Background/Motivation: The term “viable but nonculturable bacterial cells (VBNC)", also known as “microbial dark matter (MDM),” is used to identify specific cells that exhibited metabolic activity and elongation upon nutrient administration yet were unable to form colonies on solid media. Failure to grow and study these VBNC microorganisms present in our diverse ecosystems poses a great challenge for researchers to understand their interactions and to discover novel penicillin-like compounds. Therefore, the need to access the MDM is imperative for the potential discovery of antibiotics, beneficial secondary metabolites, and naturally occurring therapeutic products. Methods: One approach to growing and retrieving environmental microbes is the miniaturization of culturing techniques which enables the growth and retrieval of environmental microbes by providing access to the microenvironment of microbial cells and reducing inter-species competition for space and resources.

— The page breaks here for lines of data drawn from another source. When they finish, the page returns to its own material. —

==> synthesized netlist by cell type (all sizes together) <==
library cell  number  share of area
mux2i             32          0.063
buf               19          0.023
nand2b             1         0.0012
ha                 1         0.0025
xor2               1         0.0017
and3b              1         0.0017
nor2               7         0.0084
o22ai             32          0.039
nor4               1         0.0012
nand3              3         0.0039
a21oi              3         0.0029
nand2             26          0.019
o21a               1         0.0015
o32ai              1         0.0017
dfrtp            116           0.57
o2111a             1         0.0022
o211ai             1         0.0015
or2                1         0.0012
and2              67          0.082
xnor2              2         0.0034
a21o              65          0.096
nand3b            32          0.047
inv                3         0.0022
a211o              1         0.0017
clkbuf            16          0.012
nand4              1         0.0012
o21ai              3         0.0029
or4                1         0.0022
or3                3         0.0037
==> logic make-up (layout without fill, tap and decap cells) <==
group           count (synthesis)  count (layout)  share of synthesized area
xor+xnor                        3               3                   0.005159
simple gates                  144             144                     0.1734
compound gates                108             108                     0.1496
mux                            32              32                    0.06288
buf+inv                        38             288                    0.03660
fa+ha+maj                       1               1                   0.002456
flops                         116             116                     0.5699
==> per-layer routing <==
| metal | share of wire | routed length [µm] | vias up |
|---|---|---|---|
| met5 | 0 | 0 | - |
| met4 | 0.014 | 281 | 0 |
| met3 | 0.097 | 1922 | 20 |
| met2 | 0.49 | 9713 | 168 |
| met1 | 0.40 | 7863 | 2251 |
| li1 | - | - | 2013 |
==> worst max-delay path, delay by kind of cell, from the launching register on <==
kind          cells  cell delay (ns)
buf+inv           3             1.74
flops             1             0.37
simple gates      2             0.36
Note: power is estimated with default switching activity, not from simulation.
### config.mk
export PLATFORM = sky130hd
export DESIGN_NAME = hrm_control_unit_mc
export DESIGN_NICKNAME = d
export VERILOG_FILES = /design/src/rtl/hrm_cu_pkg.sv /design/src/rtl/hrm_cu_stall_timer.sv /design/src/rtl/hrm_control_unit_mc.sv
export SDC_FILE = /design/constraint.sdc
export NUM_CORES = 1
export LEC_CHECK = 0
export ABC_CLOCK_PERIOD_IN_PS = 4330
export BUFFER_PORTS_ARGS = -buffer_cell sky130_fd_sc_hd__buf_2
export CAP_MARGIN = 20
export CORE_AREA = 10 10 70 72
export CTS_CLUSTER_SIZE = 8
export DETAILED_ROUTE_END_ITERATION = 6
export DIE_AREA = 0 0 80 82
export GPL_ROUTABILITY_DRIVEN = 0
export GPL_TIMING_DRIVEN = 0
export PLACE_DENSITY = 0.82
export SLEW_MARGIN = 20
export SYNTH_ARGS = -nofsm -noshare
export SYNTH_HDL_FRONTEND = slang
export SYNTH_SLANG_ARGS = --single-unit
### constraint.sdc
create_clock -name clk -period 4.33 [get_ports clk]
set_input_delay 0.2165 -clock clk [delete_from_list [all_inputs] [get_ports clk]]
set_output_delay 0.2165 -clock clk [all_outputs]
set_load 0.1 [all_outputs]
### src/rtl/hrm_cu_pkg.sv
// hrm_cu_pkg: shared definitions for the multi-channel HRM control unit.
// Holds the FSM state encodings, opcode values, muxR/aluCtl codes,
// the datapath control bundle and the channel-clamp helper.
package hrm_cu_pkg;

    typedef enum logic [4:0] {
        ST_RESET    = 5'd0,
        ST_FETCH_I  = 5'd1,
        ST_WAIT_KEY = 5'd2,
        ST_LOAD_IR  = 5'd3,
        ST_DECODE   = 5'd4,
        ST_INBOX    = 5'd5,
        ST_OUTBOX   = 5'd6,
        ST_INCPC2   = 5'd7,
        ST_FETCH_O  = 5'd8,
        ST_LOAD_AR  = 5'd9,
        ST_READMEM2 = 5'd10,
        ST_LOAD_AR2 = 5'd11,
        ST_READMEM  = 5'd12,
        ST_COPYFROM = 5'd13,
        ST_COPYTO   = 5'd14,
        ST_ADD      = 5'd15,
        ST_SUB      = 5'd16,
        ST_BUMPP    = 5'd17,
        ST_BUMPN    = 5'd18,
        ST_JUMP     = 5'd19,
        ST_JUMPZ    = 5'd20,
        ST_JUMPN    = 5'd21,
        ST_INC_PC   = 5'd22,
        ST_HALT     = 5'd23,
        ST_INVALID  = 5'd24
    } state_e;

    localparam logic [3:0] OP_INBOX    = 4'h0;
    localparam logic [3:0] OP_OUTBOX   = 4'h1;
    localparam logic [3:0] OP_COPYFROM = 4'h2;
    localparam logic [3:0] OP_COPYTO   = 4'h3;
    localparam logic [3:0] OP_ADD      = 4'h4;
    localparam logic [3:0] OP_SUB      = 4'h5;
    localparam logic [3:0] OP_BUMPP    = 4'h6;
    localparam logic [3:0] OP_BUMPN    = 4'h7;
    localparam logic [3:0] OP_JUMP     = 4'h8;
    localparam logic [3:0] OP_JUMPZ    = 4'h9;
    localparam logic [3:0] OP_JUMPN    = 4'hA;
    localparam logic [3:0] OP_HALT     = 4'hF;

    localparam logic [1:0] MUXR_NONE = 2'b00;
    localparam logic [1:0] MUXR_MEM  = 2'b01;
    localparam logic [1:0] MUXR_ALU  = 2'b11;

    localparam logic [2:0] ALU_ADD = 3'b000;
    localparam logic [2:0] ALU_SUB = 3'b001;
    localparam logic [2:0] ALU_INC = 3'b010;
    localparam logic [2:0] ALU_DEC = 3'b011;
    localparam logic [2:0] ALU_NEG = 3'b100;

    typedef struct packed {
        logic       wIR;
        logic       wR;
        logic       srcA;
        logic       wM;
        logic       wAR;
        logic       wPC;
        logic       rIn;
        logic       wO;
        logic       ijump;
        logic       branch;
        logic       rst;
        logic       halt;
        logic [1:0] muxR;
        logic [2:0] aluCtl;
    } ctl_t;

    // Out-of-range channel indices map onto the highest implemented channel.
    function automatic int unsigned ch_clamp(input int unsigned raw, input int unsigned nch);
        return (raw >= nch) ? nch - 1 : raw;
    endfunction

endpackage

### src/rtl/hrm_cu_stall_timer.sv
// hrm_cu_stall_timer: counts consecutive I/O stall cycles for the
// control-unit watchdog. Clear wins over enable; term_o is high once the
// count equals MAX and the count holds there until cleared.
module hrm_cu_stall_timer
    import hrm_cu_pkg::*;
#(
    parameter int MAX = 1,
    localparam int W = (MAX > 0) ? $clog2(MAX + 1) : 1
) (
    input  logic clk,
    input  logic rst_n,
    input  logic clr_i,
    input  logic en_i,
    output logic term_o
);

    logic [W-1:0] cnt_q, cnt_d;

    assign term_o = (cnt_q == W'(MAX));

    // Next count: clear, step while below the limit, else hold.
    always_comb begin
        cnt_d = cnt_q;
        if (clr_i) begin
            cnt_d = '0;
        end else if (en_i && !term_o) begin
            cnt_d = cnt_q + W'(1);
        end
    end

    // Count register.
    always_ff @(posedge clk or negedge rst_n) begin
        if (!rst_n) begin
            cnt_q <= '0;
        end else begin
            cnt_q <= cnt_d;
        end
    end

endmodule

### src/rtl/hrm_control_unit_mc.sv
// hrm_control_unit_mc: Moore control FSM of the HRM CPU with N-channel
// INBOX/OUTBOX selection, a bounded I/O stall watchdog and a
// retired-instruction counter.
// Optional feature macro: HRM_CU_STEP_EN adds the debug/nxtInstr
// single-step ports and the FETCH_I -> WAIT_KEY path.
module hrm_control_unit_mc
    import hrm_cu_pkg::*;
#(
    parameter int IW        = 8,
    parameter int NCH       = 1,
    parameter int STALL_MAX = 0,
    parameter int CNTW      = 16,
    localparam int CHW      = (NCH > 1) ? $clog2(NCH) : 1
) (
    input  logic            clk,
    input  logic            i_rst_n,
    input  logic [IW-1:0]   INSTR,
    input  logic [NCH-1:0]  inEmpty,
    input  logic [NCH-1:0]  outFull,
`ifdef HRM_CU_STEP_EN
    input  logic            debug,
    input  logic            nxtInstr,
`endif
    output logic            wIR,
    output logic            wR,
    output logic            srcA,
    output logic            wM,
    output logic            wAR,
    output logic            wPC,
    output logic            rIn,
    output logic            wO,
    output logic            ijump,
    output logic            branch,
    output logic            rst,
    output logic            halt,
    output logic [1:0]      muxR,
    output logic [2:0]      aluCtl,
    output logic [CHW-1:0]  chSel,
    output logic            stallErr,
    output logic [CNTW-1:0] retired
);

    state_e          state_q, state_d;
    logic [3:0]      opcode;
    logic            indirect;
    logic            in_blk, out_blk;
    logic            wd_limit, wd_trip, stall_loop;
    logic            stall_err_q;
    logic [CNTW-1:0] retired_q;
    ctl_t            ctl;
    logic            unused_bits;

    assign opcode   = INSTR[IW-1:IW-4];
    assign indirect = INSTR[IW-5];

    // Low instruction bits only matter when they carry a channel number.
    assign unused_bits = ^{INSTR, stall_loop};

    generate
        if (NCH > 1) begin : g_multi_ch
            logic [CHW-1:0] ch_raw;
            assign ch_raw  = INSTR[CHW-1:0];
            assign chSel   = CHW'(ch_clamp(32'(ch_raw), 32'(NCH)));
            assign in_blk  = inEmpty[chSel];
            assign out_blk = outFull[chSel];
        end else begin : g_single_ch
            assign chSel   = '0;
            assign in_blk  = inEmpty[0];
            assign out_blk = outFull[0];
        end
    endgenerate

    assign stall_loop = (state_q == ST_DECODE) && (state_d == ST_DECODE);

    generate
        if (STALL_MAX > 0) begin : g_watchdog
            hrm_cu_stall_timer #(
                .MAX (STALL_MAX)
            ) u_stall_timer (
                .clk    (clk),
                .rst_n  (i_rst_n),
                .clr_i  (state_d != ST_DECODE),
                .en_i   (stall_loop),
                .term_o (wd_limit)
            );
        end else begin : g_no_watchdog
            assign wd_limit = 1'b0;
        end
    endgenerate

    // State register.
    always_ff @(posedge clk or negedge i_rst_n) begin
        if (!i_rst_n) begin
            state_q <= ST_RESET;
        end else begin
            state_q <= state_d;
        end
    end

    // Next-state logic; wd_trip flags a watchdog-forced halt.
    always_comb begin
        state_d = state_q;
        wd_trip = 1'b0;
        case (state_q)
            ST_RESET:    state_d = ST_FETCH_I;
`ifdef HRM_CU_STEP_EN
            ST_FETCH_I:  state_d = debug ? ST_WAIT_KEY : ST_LOAD_IR;
            ST_WAIT_KEY: if (nxtInstr) state_d = ST_LOAD_IR;
`else
            ST_FETCH_I:  state_d = ST_LOAD_IR;
`endif
            ST_LOAD_IR:  state_d = ST_DECODE;
            ST_DECODE: begin
                case (opcode)
                    OP_INBOX: begin
                        // A limit hit beats a flag that drops on the same edge.
                        if (wd_limit) begin
                            state_d = ST_HALT;
                            wd_trip = 1'b1;
                        end else if (!in_blk) begin
                            state_d = ST_INBOX;
                        end
                    end
                    OP_OUTBOX: begin
                        if (wd_limit) begin
                            state_d = ST_HALT;
                            wd_trip = 1'b1;
                        end else if (!out_blk) begin
                            state_d = ST_OUTBOX;
                        end
                    end
                    OP_HALT: state_d = ST_HALT;
                    default: state_d = ST_INCPC2;
                endcase
            end
            ST_INCPC2:   state_d = ST_FETCH_O;
            ST_FETCH_O: begin
                case (opcode)
                    OP_JUMP:  state_d = ST_JUMP;
                    OP_JUMPZ: state_d = ST_JUMPZ;
                    OP_JUMPN: state_d = ST_JUMPN;
                    default:  state_d = ST_LOAD_AR;
                endcase
            end
            ST_LOAD_AR: begin
                if (indirect) begin
                    state_d = ST_READMEM2;
                end else if (opcode == OP_COPYTO) begin
                    state_d = ST_COPYTO;
                end else begin
                    state_d = ST_READMEM;
                end
            end
            ST_READMEM2: state_d = ST_LOAD_AR2;
            ST_LOAD_AR2: state_d = (opcode == OP_COPYTO) ? ST_COPYTO : ST_READMEM;
            ST_READMEM: begin
                case (opcode)
                    OP_BUMPP:    state_d = ST_BUMPP;
                    OP_BUMPN:    state_d = ST_BUMPN;
                    OP_COPYFROM: state_d = ST_COPYFROM;
                    OP_ADD:      state_d = ST_ADD;
                    OP_SUB:      state_d = ST_SUB;
                    default:     state_d = ST_HALT;
                endcase
            end
            ST_BUMPP, ST_BUMPN: state_d = ST_COPYTO;
            ST_COPYFROM, ST_COPYTO, ST_ADD, ST_SUB,
            ST_INBOX, ST_OUTBOX: state_d = ST_INC_PC;
            ST_INC_PC, ST_JUMP, ST_JUMPZ, ST_JUMPN: state_d = ST_FETCH_I;
            ST_HALT:     state_d = ST_HALT;
            default:     state_d = ST_INVALID;
        endcase
    end

    // Moore output decode: controls depend on the current state only.
    always_comb begin
        ctl = '0;
        case (state_q)
            ST_RESET:    ctl.rst = 1'b1;
            ST_LOAD_IR:  ctl.wIR = 1'b1;
            ST_INBOX: begin
                ctl.rIn = 1'b1;
                ctl.wR  = 1'b1;
            end
            ST_OUTBOX:   ctl.wO  = 1'b1;
            ST_INCPC2,
            ST_INC_PC:   ctl.wPC = 1'b1;
            ST_LOAD_AR:  ctl.wAR = 1'b1;
            ST_LOAD_AR2: begin
                ctl.srcA = 1'b1;
                ctl.wAR  = 1'b1;
            end
            ST_COPYFROM: begin
                ctl.muxR = MUXR_MEM;
                ctl.wR   = 1'b1;
            end
            ST_COPYTO:   ctl.wM = 1'b1;
            ST_ADD: begin
                ctl.muxR   = MUXR_ALU;
                ctl.aluCtl = ALU_ADD;
                ctl.wR     = 1'b1;
            end
            ST_SUB: begin
                ctl.muxR   = MUXR_ALU;
                ctl.aluCtl = ALU_SUB;
                ctl.wR     = 1'b1;
            end
            ST_BUMPP: begin
                ctl.muxR   = MUXR_ALU;
                ctl.aluCtl = ALU_INC;
                ctl.wR     = 1'b1;
            end
            ST_BUMPN: begin
                ctl.muxR   = MUXR_ALU;
                ctl.aluCtl = ALU_DEC;
                ctl.wR     = 1'b1;
            end
            ST_JUMP: begin
                ctl.branch = 1'b1;
                ctl.ijump  = 1'b1;
                ctl.wPC    = 1'b1;
            end
            ST_JUMPZ: begin
                ctl.branch = 1'b1;
                ctl.wPC    = 1'b1;
                ctl.aluCtl = ALU_ADD;
            end
            ST_JUMPN: begin
                ctl.branch = 1'b1;
                ctl.wPC    = 1'b1;
                ctl.aluCtl = ALU_NEG;
            end
            ST_HALT:     ctl.halt = 1'b1;
            default:     ctl = '0;
        endcase
    end

    // Sticky watchdog error; only reset clears it.
    always_ff @(posedge clk or negedge i_rst_n) begin
        if (!i_rst_n) begin
            stall_err_q <= 1'b0;
        end else if (wd_trip) begin
            stall_err_q <= 1'b1;
        end
    end

    // Retired-instruction counter, bumped in each instruction's final state.
    always_ff @(posedge clk or negedge i_rst_n) begin
        if (!i_rst_n) begin
            retired_q <= '0;
        end else if (state_q inside {ST_INC_PC, ST_JUMP, ST_JUMPZ, ST_JUMPN}) begin
            retired_q <= retired_q + CNTW'(1);
        end
    end

    assign wIR      = ctl.wIR;
    assign wR       = ctl.wR;
    assign srcA     = ctl.srcA;
    assign wM       = ctl.wM;
    assign wAR      = ctl.wAR;
    assign wPC      = ctl.wPC;
    assign rIn      = ctl.rIn;
    assign wO       = ctl.wO;
    assign ijump    = ctl.ijump;
    assign branch   = ctl.branch;
    assign rst      = ctl.rst;
    assign halt     = ctl.halt;
    assign muxR     = ctl.muxR;
    assign aluCtl   = ctl.aluCtl;
    assign stallErr = stall_err_q;
    assign retired  = retired_q;

endmodule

In the microBiointerface lab, we have developed a nanoculture system i.e., nanoliter-sized, water-oil-water W/O/W double emulsion, to isolate, confine, and observe synthetic microbial consortia. The nanocultures are formed by semi-permeable, highly robust, polymeric (PDMS-based) membranes. The semi-permeability allows the transportation of nutrients, waste produced by microbes, and other small molecules across the membrane. Furthermore, we can manipulate the polymer chemistry to create novel capabilities, including magnetization for successful retrieval of the nanocultures from the simulated microenvironment. Research Interests: Thus, our aim 1 focuses on designing a novel polymer mixture with a well-defined composition to generate a nanoculture system with desired pre-defined properties. To test the limits of our system, aim 2 will focus on growing multiple species and observing their interactions within the nanocultures, as well as examining their response to an external stimulus. It’s no surprise that the microbial communities are highly complex. Therefore, aim 3 will develop methods for cultivating microbes in situ using actinomyces as a model organism. The knowledge of microbial interactions within these communities can pave the way to develop targeted interventions and preventative treatments.